Schweitzer defends Walsh, says he discarded Army report

2013-12-30T19:35:00Z 2014-05-30T11:04:15Z Schweitzer defends Walsh, says he discarded Army reportBy CHARLES S. JOHNSON Gazette State Bureau The Billings Gazette
December 30, 2013 7:35 pm  • 

HELENA — As governor, Brian Schweitzer said Monday he threw away the 2010 U.S. Army inspector general’s report concluding that Adj. Gen. and now Lt. Gov. John Walsh had improperly used his position in the Montana National Guard for personal gain.

“I treated it with the respect it deserved,” the former governor said in an interview. “I put it in the round file.

“I might have said I don’t give a damn what the Department of Defense thinks. It would certainly not be the only (federal) agency that I had a run-in with.”

Schweitzer called the inspector general’s report “much ado about nothing” and ignored it.

Schweitzer blew off the investigative report as “a completely partisan end run in the National Guard attempting to embarrass him (Walsh).”
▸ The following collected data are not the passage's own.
File: config.mk
export PLATFORM = sky130hd
export DESIGN_NAME = ucb_top
export DESIGN_NICKNAME = d
export VERILOG_FILES = /design/src/verilog/ucb_pkg.sv /design/src/verilog/ucb_skid.sv /design/src/verilog/ucb_top.sv
export SDC_FILE = /design/constraint.sdc
export NUM_CORES = 1
export LEC_CHECK = 0
export ABC_AREA = 1
export ABC_CLOCK_PERIOD_IN_PS = 9500
export BUFFER_PORTS_ARGS = -buffer_cell sky130_fd_sc_hd__buf_4
export CAP_MARGIN = 20
export CORE_UTILIZATION = 30
export DETAILED_ROUTE_END_ITERATION = 10
export GPL_TIMING_DRIVEN = 0
export SLEW_MARGIN = 20
export SYNTH_ARGS = -nofsm -noshare
export SYNTH_HDL_FRONTEND = slang
export SYNTH_SLANG_ARGS = --single-unit
File: constraint.sdc
create_clock -name hclk -period 9.5 [get_ports hclk]
set_input_delay 0.475 -clock hclk [delete_from_list [all_inputs] [get_ports hclk]]
set_output_delay 0.475 -clock hclk [all_outputs]
set_load 0.005 [all_outputs]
“Whoever it is in the Montana National Guard that’s trying to stir this thing up, they ought to be ashamed of themselves,” Schweitzer said. “He was a great adjutant general, a wonderful leader and Montana ought to be proud that he led Montana soldiers to war.”

Walsh is one of three Democrats running for the U.S. Senate in 2014, along with three Republicans.
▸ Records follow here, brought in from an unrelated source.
===== src/core/uabd_regs.vh =====
`ifndef UABD_REGS_VH
`define UABD_REGS_VH
// ==========================================
// register byte addresses (word aligned)
`define UABD_ADDR_W 4
`define UABD_OFS_CTRL 4'h0
`define UABD_OFS_DIV_LOW 4'h4
`define UABD_OFS_DIV_HIGH 4'h8
`define UABD_OFS_RXBUF 4'hc
`define UABD_OFS_IRQ_STAT 4'h0
`define UABD_OFS_IRQ_MASK 4'h0
// ==========================================
// baud_control fields
`define UABD_CTL_START 0
`define UABD_CTL_OVF 1
`define UABD_CTL_WAKE 2
`define UABD_CTL_WIDE 3
`define UABD_CTL_HSPD 4
`define UABD_CTL_RXFLAG 5
`define UABD_CTL_RXEN 6
`define UABD_CTL_RESET 8'h00
// ==========================================
// interrupt status / mask registers
`define UABD_REG_IRQ_STAT 4'h1
`define UABD_REG_IRQ_MASK 4'h2
`define UABD_IRQ_DONE 0
`define UABD_IRQ_OVF 1
`define UABD_IRQ_WIDTH 2
// status in byte lane 1, mask in byte lane 2 of baud_control word
`define UABD_IRQ_STAT_LSB 8
`define UABD_IRQ_MASK_LSB 16
// ==========================================
// base clock dividers of the oscillator, calibration prescaler and edges to stop
`define UABD_BASE_DIV64 8'h3f
`define UABD_BASE_DIV16 8'h0f
`define UABD_BASE_DIV4 8'h03
`define UABD_CAL_PRESCALE 3'h7
`define UABD_EDGES_TO_STOP 3'h5
`endif


===== src/core/uabd_sync.v =====
`timescale 1ns/10ps
// ==========================================
// two flop synchroniser and rising edge detect
module uabd_sync (
   input wire sys_clk,   // clock
   input wire rst_n,     // async reset, active low
   input wire async_in,  // pin level
   output wire level,    // synchronised level
   output wire rise      // one cycle on rising edge
);
   reg meta;
   reg stable;
   reg stable_d;
   always @(posedge sys_clk or negedge rst_n) begin
      if (!rst_n) begin
         meta <= 1'b1;
         stable <= 1'b1;
         stable_d <= 1'b1;
      end else begin
         meta <= async_in;
         stable <= meta;
         stable_d <= stable;
      end
   end
   assign level = stable;
   assign rise = stable & ~stable_d;
endmodule


===== src/core/uabd_clkdiv.v =====
`timescale 1ns/10ps
`include "uabd_regs.vh"
// ==========================================
// base clock divider and fixed by eight prescaler
module uabd_clkdiv (
   input wire sys_clk,     // clock
   input wire rst_n,       // async reset, active low
   input wire run,         // calibration count in progress
   input wire wide_sel,    // wide_divider_select
   input wire hspd_sel,    // high_speed_select
   output reg cal_tick     // one cycle calibration clock enable
);
   reg [7:0] base_cnt;
   reg [2:0] pre_cnt;
   wire [7:0] base_top;
   wire base_tick;
   assign base_top = (wide_sel & hspd_sel) ? `UABD_BASE_DIV4 :
                     (wide_sel | hspd_sel) ? `UABD_BASE_DIV16 : `UABD_BASE_DIV64;
   assign base_tick = (base_cnt == base_top);
   always @(posedge sys_clk or negedge rst_n) begin
      if (!rst_n) begin
         base_cnt <= 8'h00;
         pre_cnt <= 3'h0;
         cal_tick <= 1'b0;
      end else if (!run) begin
         base_cnt <= 8'h00;    // RULE18
         pre_cnt <= 3'h0;
         cal_tick <= 1'b0;
      end else begin
         base_cnt <= base_tick ? 8'h00 : base_cnt + 8'h01;
         cal_tick <= 1'b0;
         if (base_tick) begin
            pre_cnt <= pre_cnt + 3'h1;                      // RULE10
            cal_tick <= (pre_cnt == `UABD_CAL_PRESCALE);    // RULE11
         end
      end
   end
endmodule


===== src/core/uabd_top.v =====
// What this block does
// RULE1: setting start bit begins measurement
// RULE2: normal receiver held idle during calibration
// RULE3: measures 55h sync, five rising edges
// RULE4: count starts first rise after start bit
// RULE5: count stops on fifth rising edge
// RULE6: result kept, start cleared, receive flag set
// RULE7: reading receive buffer clears receive flag
// RULE8: software checks high byte zero for 8-bit
// RULE9: both divisor bytes form one 16-bit counter
// RULE10: counter clocked at one eighth base rate
// RULE11: select bits pick osc/512, /128, /32
// RULE12: final count equals bit period in base clocks
// RULE13: counter starts at one, software subtracts one
// RULE14: with wake enable, measure character after break
// RULE15: software keeps baud within measurable range
// RULE16: overflow sets flag, counting continues to edge
// RULE17: abort clears start then overflow; flag sticks
// RULE18: calibration clock by eight, gated to calibration
// RULE19: receive line synchronised, rising edges detected
//
// Added by the designer: the placing of the registers and the Avalon-MM interface to the registers.
`timescale 1ns/10ps
`include "uabd_regs.vh"
module uabd_top (
   input wire sys_clk,                    // 200 MHz clock
   input wire rst_n,                      // async reset, active low
   input wire [`UABD_ADDR_W-1:0] address, // avalon byte address
   input wire read,                       // avalon read
   input wire write,                      // avalon write
   input wire [31:0] writedata,           // avalon write data
   input wire [3:0] byteenable,           // avalon byte enables
   output reg [31:0] readdata,            // avalon read data
   output wire waitrequest,               // avalon wait
   output wire [1:0] response,            // avalon response
   input wire receive_line,               // serial input pin
   input wire [7:0] rx_data,              // byte from normal receiver
   input wire rx_data_valid,              // normal receiver byte done
   output wire rx_enable,                 // normal receiver may run
   output wire irq                        // level interrupt
);
   // ==========================================
   // state
   localparam ST_IDLE = 2'h0;
   localparam ST_BREAK = 2'h1;
   localparam ST_START = 2'h2;
   localparam ST_COUNT = 2'h3;

   reg [1:0] state;
   reg [1:0] next_state;
   reg [15:0] rate_divisor;
   reg [7:0] receive_buffer;
   reg start_bit;
   reg overflow_bit;
   reg wake_bit;
   reg wide_sel;
   reg hspd_sel;
   reg rx_en_bit;
   reg receive_flag;
   reg [2:0] edge_cnt;
   reg [`UABD_IRQ_WIDTH-1:0] irq_stat;
   reg [`UABD_IRQ_WIDTH-1:0] irq_mask;
   reg ack;
   reg err;

   wire rx_level;
   wire rx_rise;
   wire cal_tick;
   wire run;
   wire done;
   wire ovf_evt;
   wire acc;
   wire wr_ok;
   wire rd_ok;
   wire [7:0] ctrl_val;

   // ==========================================
   // decoding used by read and write paths
   function is_reg;
      input [`UABD_ADDR_W-1:0] a;
      input [3:0] ofs;
      begin
         is_reg = (a == ofs);
      end
   endfunction

   function mapped;
      input [`UABD_ADDR_W-1:0] a;
      begin
         mapped = (a[1:0] == 2'b00);
      end
   endfunction

   // ==========================================
   // receive line
   uabd_sync u_sync (
      .sys_clk(sys_clk),
      .rst_n(rst_n),
      .async_in(receive_line),
      .level(rx_level),
      .rise(rx_rise)          // RULE19
   );

   assign run = (state == ST_COUNT);

   uabd_clkdiv u_div (
      .sys_clk(sys_clk),
      .rst_n(rst_n),
      .run(run),              // RULE18
      .wide_sel(wide_sel),
      .hspd_sel(hspd_sel),
      .cal_tick(cal_tick)
   );

   // ==========================================
   // measurement sequence
   always @* begin
      next_state = state;
      case (state)
         ST_IDLE: begin
            if (start_bit)
               next_state = wake_bit ? ST_BREAK : ST_START;  // RULE1 RULE14
         end
         ST_BREAK: begin
            if (!start_bit)
               next_state = ST_IDLE;
            else if (rx_rise)
               next_state = ST_START;   // RULE14
         end
         ST_START: begin
            if (!start_bit)
               next_state = ST_IDLE;
            else if (rx_rise)
               next_state = ST_COUNT;   // RULE4
         end
         ST_COUNT: begin
            if (!start_bit)
               next_state = ST_IDLE;
            else if (done)
               next_state = ST_IDLE;    // RULE5
         end
         default: next_state = ST_IDLE;
      endcase
   end

   // fifth rise ends count; first rise starts it
   assign done = (state == ST_COUNT) && rx_rise && (edge_cnt == `UABD_EDGES_TO_STOP - 3'h1);  // RULE3 RULE5
   assign ovf_evt = (state == ST_COUNT) && cal_tick && (rate_divisor == 16'hffff);           // RULE16

   always @(posedge sys_clk or negedge rst_n) begin
      if (!rst_n) begin
         state <= ST_IDLE;
         edge_cnt <= 3'h0;
      end else begin
         state <= next_state;
         if (state == ST_START && rx_rise)
            edge_cnt <= 3'h1;
         else if (state == ST_COUNT && rx_rise)
            edge_cnt <= edge_cnt + 3'h1;
      end
   end

   assign rx_enable = rx_en_bit && (state == ST_IDLE) && !start_bit;  // RULE2

   // ==========================================
   // avalon slave: one wait cycle, then ack
   assign acc = (read | write) & ~ack;
   assign waitrequest = (read | write) & ~ack;
   assign response = err ? 2'b11 : 2'b00;
   assign wr_ok = write & ack & mapped(address);
   assign rd_ok = read & ack & mapped(address);

   always @(posedge sys_clk or negedge rst_n) begin
      if (!rst_n) begin
         ack <= 1'b0;
         err <= 1'b0;
      end else begin
         ack <= acc;
         err <= acc & ~mapped(address);
      end
   end

   assign ctrl_val = {1'b0, rx_en_bit, receive_flag, hspd_sel, wide_sel, wake_bit, overflow_bit, start_bit};

   // ==========================================
   // control, divisor and flags
   always @(posedge sys_clk or negedge rst_n) begin
      if (!rst_n) begin
         start_bit <= 1'b0;
         overflow_bit <= 1'b0;
         wake_bit <= 1'b0;
         wide_sel <= 1'b0;
         hspd_sel <= 1'b0;
         rx_en_bit <= 1'b0;
         receive_flag <= 1'b0;
         rate_divisor <= 16'h0000;
         receive_buffer <= 8'h00;
         irq_stat <= {`UABD_IRQ_WIDTH{1'b0}};
         irq_mask <= {`UABD_IRQ_WIDTH{1'b0}};
      end else begin
         // software writes
         if (wr_ok && byteenable[0]) begin
            if (is_reg(address, `UABD_OFS_CTRL)) begin
               start_bit <= writedata[`UABD_CTL_START];
               wake_bit <= writedata[`UABD_CTL_WAKE];
               wide_sel <= writedata[`UABD_CTL_WIDE];
               hspd_sel <= writedata[`UABD_CTL_HSPD];
               rx_en_bit <= writedata[`UABD_CTL_RXEN];
               // overflow may be cleared only once start is low
               if (!writedata[`UABD_CTL_OVF] && !start_bit)
                  overflow_bit <= 1'b0;  // RULE17
            end
            if (is_reg(address, `UABD_OFS_DIV_LOW))
               rate_divisor[7:0] <= writedata[7:0];
            if (is_reg(address, `UABD_OFS_DIV_HIGH))
               rate_divisor[15:8] <= writedata[7:0];
         end
         // status and mask share the control word, lanes 1 and 2
         if (wr_ok && byteenable[1] && is_reg(address, `UABD_OFS_IRQ_STAT))
            irq_stat <= irq_stat & ~writedata[`UABD_IRQ_STAT_LSB +: `UABD_IRQ_WIDTH];
         if (wr_ok && byteenable[2] && is_reg(address, `UABD_OFS_IRQ_MASK))
            irq_mask <= writedata[`UABD_IRQ_MASK_LSB +: `UABD_IRQ_WIDTH];
         // reading the buffer clears the flag
         if (rd_ok && is_reg(address, `UABD_OFS_RXBUF))
            receive_flag <= 1'b0;  // RULE7
         // normal receiver bytes
         if (rx_data_valid && rx_enable) begin
            receive_buffer <= rx_data;
            receive_flag <= 1'b1;
         end
         // measurement: counter starts at one
         if (state == ST_START && rx_rise)
            rate_divisor <= 16'h0001;  // RULE13 RULE9
         else if (state == ST_COUNT && cal_tick)
            rate_divisor <= rate_divisor + 16'h0001;  // RULE9 RULE12
         if (ovf_evt) begin
            overflow_bit <= 1'b1;  // RULE16
            irq_stat[`UABD_IRQ_OVF] <= 1'b1;
         end
         if (done) begin
            start_bit <= 1'b0;      // RULE6
            receive_flag <= 1'b1;   // RULE6
            irq_stat[`UABD_IRQ_DONE] <= 1'b1;
         end
      end
   end

   assign irq = |(irq_stat & irq_mask);

   // ==========================================
   // read data
   always @(posedge sys_clk or negedge rst_n) begin
      if (!rst_n) begin
         readdata <= 32'h0000_0000;
      end else if (acc && read) begin
         readdata <= 32'h0000_0000;
         if (is_reg(address, `UABD_OFS_CTRL))
            readdata <= {8'h00, 6'h00, irq_mask, 6'h00, irq_stat, ctrl_val};
         else if (is_reg(address, `UABD_OFS_DIV_LOW))
            readdata <= {24'h000000, rate_divisor[7:0]};
         else if (is_reg(address, `UABD_OFS_DIV_HIGH))
            readdata <= {24'h000000, rate_divisor[15:8]};  // RULE8
         else if (is_reg(address, `UABD_OFS_RXBUF))
            readdata <= {24'h000000, receive_buffer};
      end
   end
endmodule


===== config.mk =====
export PLATFORM = sky130hd
export DESIGN_NAME = uabd_top
export DESIGN_NICKNAME = d
export VERILOG_FILES = /design/src/core/uabd_sync.v /design/src/core/uabd_clkdiv.v /design/src/core/uabd_top.v
export VERILOG_INCLUDE_DIRS = /design/src /design/src/core
export SDC_FILE = /design/constraint.sdc
export NUM_CORES = 1
export LEC_CHECK = 0
export BUFFER_PORTS_ARGS = -buffer_cell sky130_fd_sc_hd__buf_2
export CAP_MARGIN = 40
export CORE_UTILIZATION = 54
export DETAILED_ROUTE_END_ITERATION = 10
export PLACE_DENSITY_LB_ADDON = 0.1
export SKIP_CTS_REPAIR_TIMING = 1
export SLEW_MARGIN = 20
export SYNTH_ARGS = -nofsm -noshare
export SYNTH_HDL_FRONTEND = slang
export SYNTH_SLANG_ARGS = --single-unit

===== constraint.sdc =====
create_clock -name sys_clk -period 2.1 [get_ports sys_clk]
set_input_delay 0.42 -clock sys_clk [delete_from_list [all_inputs] [get_ports sys_clk]]
set_output_delay 0.42 -clock sys_clk [all_outputs]
set_load 0.01 [all_outputs]

==> results of run 1 <==
## metal layers
layer | GRT usage, % | share of wire (%) | up-vias
met5 | 0 | 0 | -
met4 | 9.09 | 2.0 | 0
met3 | 3.81 | 4.5 | 21
met2 | 42.5 | 49 | 111
met1 | 34.6 | 45 | 1558
li1 | - | - | 1493
## cells in the mapped netlist (all sizes together), types with 5 or more instances
cell type   n
nor4        8
nand2      34
nand4      11
or4         5
and3        8
ha          6
dfrtp      66
clkbuf     13
a22o        6
mux2i       9
a22oi      10
o22ai       9
nor3       14
and2        5
mux2       21
nor2       15
a31oi      12
a21oi       9
o21ai      21
nand3      13
o211ai      5
inv         5
buf        32
## area by class of cell
class / count / area [um2] / area share [%]
Clock inverter: 7 / 82.6 / 1.89
Inverter: 5 / 18.8 / 0.430
Timing Repair Buffer: 67 / 405 / 9.29
Tap cell: 96 / 120 / 2.75
Clock buffer: 9 / 124 / 2.84
Multi-Input combinational cell: 284 / 1880 / 43.1
Sequential cell: 69 / 1730 / 39.7
## sequential cells by signal, summed over array words and instances (netlist names), 2 cells and up
| signal | flops |
|---|---|
| u_div.pre_cnt | 3 |
| u_div.base_cnt | 8 |
| edge_cnt | 3 |
| receive_buffer | 8 |
| irq_stat | 2 |
| rate_divisor | 16 |
| state | 2 |
| irq_mask | 2 |
| readdata | 12 |
## stage by stage
stage               utilization (%)  std cells  setup slack, ns
finish                         63.9        537            0.209
global route                   63.9        537            0.117
CTS                            63.9        537            0.177
detailed placement             60.8        521            0.237
global placement               60.8        521            0.249
floorplan                         -        403            0.418
## worst max path at each step
stage / from / depth (start not counted) / to
2_1_floorplan: state[1] / 4 / receive_buffer[0]
3_3_place_gp: address[1] / 6 / start_bit
3_5_place_dp: address[1] / 6 / start_bit
4_1_cts: state[0] / 2 / rx_enable
5_1_grt: rate_divisor[1] / 5 / rate_divisor[10]
6_report: rate_divisor[1] / 5 / rate_divisor[10]
## cells by family after synthesis
group                      share of synthesized area [%]
AOI/OAI and AO/OA                                   16.1
xor gates and xnor gates                            1.83
adders and majority gates                           1.96
buffers and inverters                               7.49
DFF                                                 45.2
muxes                                               8.53
other                                             0.0980
and+or+nand+nor                                     18.8
## power by group through the flow
stage / Combinational (uW) / Clock, uW / Sequential (uW)
6_report: 557 / 1130 / 1670
5_1_grt: 620 / 1200 / 1690
4_1_cts: 562 / 1150 / 1660
3_5_place_dp: 560 / 0 / 1690
3_3_place_gp: 543 / 0 / 1680
2_1_floorplan: 408 / 0 / 1640
==> results by group, run 1 <==
Global route
  – First-pass GRT wire length: 14700 um
  – Total track usage: 25.7%
  – Largest net degree at the start of global routing: 70
  – Vias in the first global route: 3014
  – Antenna violations before repair: 0
  – Total overflow reported by the global router: 0

Route
  – Post-route DRC violation count: 0
  – Final WL: 8990 um
  – Post-detailed-route via-to-cell ratio: 5.93
  – Overall via count from detail_route: 3183
  – Routed Antenna Nets: 0
  – 1st-pass router iterations: 5
  – Routed WL per cell: 16.7 um
  – First DRT Iteration DRCs: 324

Floorplan
  – Std-Cell Core Area: 0.00683 mm2
  – Effective utilization at floorplan: 56.0%
  – Count of boundary I/O pins: 91
  – Count of standard-cell rows: 30
  – Die height: 86.2 um
  – Horizontal extent of the die: 86.2 um
  – Die area: 0.00743 mm2

Clocking
  – Clk_lat worst skew: 0.35 ns
  – Num CTS Buffers: 9
  – Worst-path clk slew: 0.09 ns
  – Depth of the CTS H-tree: 3
  – Cell chosen for the clock root: clkbuf_8
  – TritonCTS Sinks: 69
  – CTS Buffer Depth: 2
  – Clock tree from TritonCTS: yes

Placed design
  – Instance area after placement: 0.00416 mm2
  – Port buffer count: 49
  – HPWL Detailed: 6510 um
  – Placer's final routability congestion estimate: 0.937

Setup path
  – Source of the worst register-to-register timing path: rate_divisor[1]
  – Cell depth of the worst flop-to-flop path: 5
  – Reg2reg setup slack: 0.21 ns
  – Critical path's top delay family: simple AND/OR/NAND/NOR gates
  – CP arrival: 2.16 ns
  – Worst path cell trace: ha_1, nand3_1, or4_1, a2bb2oi_1, a21oi_1
  – Worst path buffer plus inverter count: 0
  – Maximum net fanout on the critical path: 6
  – Setup crit start kind: flip-flop
  – Largest stage delay on the critical path: 0.59 ns
  – Critical path's slowest cell: or4_1
  – Required time at the worst-slack endpoint: 2.37 ns
  – Setup Crit Path Kind: reg -> reg
  – Kind of end point of the critical path: flip-flop
  – R2R Path End: rate_divisor[10]

Synth
  – Most area-hungry cell type in the Yosys netlist: dfrtp_1
  – Share of Yosys cell area claimed by the top area cell type: 43.2%
  – Post-synthesis average cell area: 9.97 um2
  – Cell types occupying the most area after synthesis: dfrtp_1 43%, buf_4 4.7%, mux2_1 4.7%
  – Main flop type after synthesis: dfrtp_1
  – Total of flip-flops plus latches after synthesis: 69
  – Share of the yosys chip area belonging to registers: 45.2%
  – EDFF count, synth: 0
  – Gate count after technology mapping: 384
  – Distinct cell type count after synthesis: 55
  – Post-synth ARST share: 100%
  – Cell Area, Synth: 0.00383 mm2
  – Warnings, synthesis: 0

Power
  – Portion of total power attributed to sequential cells: 49.7%
  – Post-route total power: 3360 uW
  – Power share of the combinational group: 16.6%
  – P_int: 2330 uW
  – Leakage power of the design: 0.00199 uW
  – Net Switching: 1030 uW
  – Switching share of total power: 30.7%
  – Part of the power in the clock network: 33.8%
  – Max rail drop VDD: 0.000361 V
  – Power density over the cells: 770 mW/mm2

Timing
  – Achievable frequency: 529 MHz
  – Setup Total Neg Slack: 0 ns
  – RSZ-0062 raised after global routing: false
  – Hold Vio Cnt, Final: 0
  – Portion of the clock cycle consumed by the worst path in the final layout: 90.1%
  – Setup clock skew after layout: 0.0102 ns
  – Smallest hold slack: 0.0768 ns
  – Shortest period the worst path allows: 1.89 ns
  – Final Setup Violations: 0
  – Max-slew violation total from the final report: 0

Run status
  – Status: completed

Run
  – Max-Cap Viols: 0

Final layout
  – Commonest non-fill, non-tap cells in the layout: 66 x dfrtp_1, 49 x buf_2, 34 x nand2_1, 20 x conb_1
  – Count of nets after finishing: 496
  – Fraction of layout instances using a drive strength above 1: 21.8%
  – Finished Cell Area: 0.00436 mm2
  – Most common cell after layout, fill and taps aside: dfrtp_1
  – Filler cell count in the final layout: 599
  – Synthesis-to-layout area growth: 14.0%
  – Count of inserted antenna diode cells: 0

Worst hold path
  – Path class of the lowest-slack min-delay path: in -> async
Note: power is estimated with default switching activity, not from simulation.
Schweitzer, who left office in January 2013, is not endorsing anyone in the Democratic Senate primary. Besides picking Walsh for his Cabinet, he tapped one of the other current Democratic Senate candidates, John Bohlinger, to be his lieutenant governor.

Walsh, who disputed the conclusions of the investigative report, remained as adjutant general and director of the Department of Military Affairs under Schweitzer. He was never disciplined.

“There was nothing to make of it, this suggestion that he somehow got some benefit from what he was doing,” Schweitzer said. “He got no benefit whatsoever. He’s passionate about representing the National Guard.”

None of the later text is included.